Craig Wright v Peter McCormack to proceed to trial despite McCormack abandoning defense

The Court in the Wright v McCormack case heard an attempt by lawyers for Dr. Craig Wright to have the Court issue a summary judgment in the Wright’s favor off the back of the news that Peter McCormack would no longer defend the lawsuit. The Court declined the application due to a paperwork error, giving Wright’s side a chance to refile before next year’s trial.

Wright’s lawyers had hoped to resolve the case—including questions as to damages—this week by asking the judge to resolve the lawsuit in Dr. Wright’s favor without a trial. However, a discrepancy between the initial claim form and subsequent filings regarding the timestamps of the publications being complained of meant that the Judge declined to grant the summary judgment application. Lawyers for Dr. Wright, SCA ONTIER, had filed an application to amend the claim form, but as the discrepancy was only noted by the Judge, Mr. Justice Nicol, when the hearing began on Monday, the application could not be served with the three days’ notice as required by civil procedure rules and the Judge declined to abridge time for service of the application.

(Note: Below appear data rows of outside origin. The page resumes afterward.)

`src/rtl/instr_pack.sv`:
```
// Shared definitions for the 9-bit CPU control path.
//   seq_state_t    : sequencer state encoding (IDLE, RUN, HALT, FAULT)
//   SUB_BASE_DEF   : default address of subroutine 0
//   SUB_STRIDE_DEF : default spacing between subroutine entry points
//   JSR_IDX_W      : width of the jtsr subroutine index
package instr_pack;

   typedef enum logic [1:0] {
      IDLE  = 2'd0,
      RUN   = 2'd1,
      HALT  = 2'd2,
      FAULT = 2'd3
   } seq_state_t;

   localparam int SUB_BASE_DEF   = 100;
   localparam int SUB_STRIDE_DEF = 16;
   localparam int JSR_IDX_W      = 4;

endpackage

```
`src/rtl/ret_stack.sv`:
```
// Hardware return-address stack (LIFO), DEPTH entries of W bits.
// The pointer is circular: a push when full overwrites the oldest entry
// and the count saturates at DEPTH; a pop when empty still reads the
// entry at the wrapped pointer and the count stays at 0.
// Ports:
//   clk, reset : clock, synchronous active-high reset
//   clr        : synchronous clear of pointer and count
//   push, pop  : stack operations (pop wins if both are asserted)
//   din        : address to push
//   top        : entry a pop would return (combinational)
//   count      : occupancy, 0..DEPTH
//   full/empty : occupancy flags
module ret_stack
   import instr_pack::*;
#(
   parameter int DEPTH = 4,
   parameter int W     = 10
) (
   input  logic                     clk,
   input  logic                     reset,
   input  logic                     clr,
   input  logic                     push,
   input  logic                     pop,
   input  logic [W-1:0]             din,
   output logic [W-1:0]             top,
   output logic [$clog2(DEPTH):0]   count,
   output logic                     full,
   output logic                     empty
);

   localparam int PTR_W = $clog2(DEPTH);
   localparam int CNT_W = PTR_W + 1;

   logic [W-1:0]     mem [DEPTH];
   logic [PTR_W-1:0] ptr;
   logic [PTR_W-1:0] ptr_dec;

   assign ptr_dec = ptr - PTR_W'(1);
   assign top     = mem[ptr_dec];
   assign full    = (count == CNT_W'(DEPTH));
   assign empty   = (count == '0);

   always_ff @(posedge clk) begin
      if (reset || clr) begin
         ptr   <= '0;
         count <= '0;
      end else if (pop) begin
         ptr <= ptr_dec;
         if (!empty) count <= count - CNT_W'(1);
      end else if (push) begin
         ptr <= ptr + PTR_W'(1);
         if (!full) count <= count + CNT_W'(1);
      end
   end

   always_ff @(posedge clk) begin
      if (reset) begin
         for (int i = 0; i < DEPTH; i++) mem[i] <= '0;
      end else if (push && !pop && !clr) begin
         mem[ptr] <= din;
      end
   end

endmodule

```
`src/rtl/pc_sequencer.sv`:
```
// Program-counter sequencer for the 9-bit CPU. Owns the PC feeding the
// combinational instruction memory and picks the next PC each cycle from
// decoded control (halt > ret > jsr > branch > increment). Subroutine
// return addresses live in a ret_stack instance so calls may nest.
// Optional macro PC_SEQ_STACK_CHECK_EN: stack overflow/underflow moves the
// sequencer to a sticky FAULT state instead of wrapping circularly.
// Ports:
//   clk, reset            : clock, synchronous active-high reset
//   start                 : begin execution at PC 0 (from IDLE/HALT/FAULT)
//   stall                 : hold everything this cycle
//   br_take, br_target    : taken bnzr and its 8-bit target
//   jsr, jsr_idx          : jtsr and subroutine index
//   ret                   : rfsr
//   halt_req              : done instruction
//   pc                    : current instruction address
//   running, done, fault  : state is RUN / HALT / FAULT
//   sp                    : return-stack occupancy
//
// state | meaning
// IDLE  | after reset, waiting for start
// RUN   | fetching/sequencing instructions
// HALT  | done executed, pc parked on it
// FAULT | stack over/underflow (checked build only), pc parked
module pc_sequencer
   import instr_pack::*;
#(
   parameter int PC_W       = 10,
   parameter int DEPTH      = 4,
   parameter int SUB_BASE   = SUB_BASE_DEF,
   parameter int SUB_STRIDE = SUB_STRIDE_DEF
) (
   input  logic                   clk,
   input  logic                   reset,
   input  logic                   start,
   input  logic                   stall,
   input  logic                   br_take,
   input  logic [7:0]             br_target,
   input  logic                   jsr,
   input  logic [JSR_IDX_W-1:0]   jsr_idx,
   input  logic                   ret,
   input  logic                   halt_req,
   output logic [PC_W-1:0]        pc,
   output logic                   running,
   output logic                   done,
   output logic                   fault,
   output logic [$clog2(DEPTH):0] sp
);

   localparam logic [1:0] S_IDLE  = IDLE;
   localparam logic [1:0] S_RUN   = RUN;
   localparam logic [1:0] S_HALT  = HALT;
   localparam logic [1:0] S_FAULT = FAULT;

   logic [1:0]      state, state_nxt;
   logic [PC_W-1:0] pc_nxt, pc_inc, sub_addr, br_addr, stk_top;
   logic            stk_push, stk_pop, stk_clr, stk_full, stk_empty;

   assign pc_inc   = pc + PC_W'(1);
   assign sub_addr = PC_W'(SUB_BASE) + PC_W'(jsr_idx) * PC_W'(SUB_STRIDE);
   assign br_addr  = {{(PC_W-8){1'b0}}, br_target};

   always_comb begin
      state_nxt = state;
      pc_nxt    = pc;
      stk_push  = 1'b0;
      stk_pop   = 1'b0;
      stk_clr   = 1'b0;
      case (state)
         S_RUN: begin
            if (!stall) begin
               if (halt_req) begin
                  state_nxt = S_HALT;
               end else if (ret) begin
`ifdef PC_SEQ_STACK_CHECK_EN
                  if (stk_empty) begin
                     state_nxt = S_FAULT;
                  end else
`endif
                  begin
                     stk_pop = 1'b1;
                     pc_nxt  = stk_top;
                  end
               end else if (jsr) begin
`ifdef PC_SEQ_STACK_CHECK_EN
                  if (stk_full) begin
                     state_nxt = S_FAULT;
                  end else
`endif
                  begin
                     stk_push = 1'b1;
                     pc_nxt   = sub_addr;
                  end
               end else if (br_take) begin
                  pc_nxt = br_addr;
               end else begin
                  pc_nxt = pc_inc;
               end
            end
         end
         // IDLE, HALT and FAULT only respond to start
         default: begin
            if (start) begin
               state_nxt = S_RUN;
               pc_nxt    = '0;
               stk_clr   = 1'b1;
            end
         end
      endcase
   end

   always_ff @(posedge clk) begin
      if (reset) begin
         state <= S_IDLE;
         pc    <= '0;
      end else begin
         state <= state_nxt;
         pc    <= pc_nxt;
      end
   end

   ret_stack #(
      .DEPTH (DEPTH),
      .W     (PC_W)
   ) u_ret_stack (
      .clk   (clk),
      .reset (reset),
      .clr   (stk_clr),
      .push  (stk_push),
      .pop   (stk_pop),
      .din   (pc_inc),
      .top   (stk_top),
      .count (sp),
      .full  (stk_full),
      .empty (stk_empty)
   );

   assign running = (state == S_RUN);
   assign done    = (state == S_HALT);

`ifdef PC_SEQ_STACK_CHECK_EN
   assign fault = (state == S_FAULT);
`else
   assign fault = 1'b0;
   // flags only matter to the checked build
   logic unused_flags;
   assign unused_flags = stk_full ^ stk_empty;
`endif

endmodule

```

However, Mr. Justice Nicol did grant Dr. Wright’s alternative request that the case proceed to trial on an expedited basis with a time estimate of two days. As a result, the trial may be held before its current start date of May 4, 2021. Mr. Justice Nicol also granted Dr. Wright permission to revive his summary judgment application at trial.

The discrepancy between the filings means that we have narrowly missed the chance to see a resolution in the case, as both sides—even McCormack—appeared ready for the suit to reach its conclusion. McCormack’s lawyers had written to SCA ONTIER saying that McCormack was willing to agree to give an undertaking to the English Court not to repeat or cause to have repeated the alleged defamatory publications that form the basis of the claim—that Wright was fraudulently claiming to be Satoshi Nakamoto—as long as Dr. Wright agreed:

  1. that this wouldn’t prevent McCormack from reporting any other findings of fraud concerning Dr. Wright, and
  2. that if any English court found that Dr. Wright’s claim to the Nakamoto name was fraudulent, then McCormack would be released from the undertaking.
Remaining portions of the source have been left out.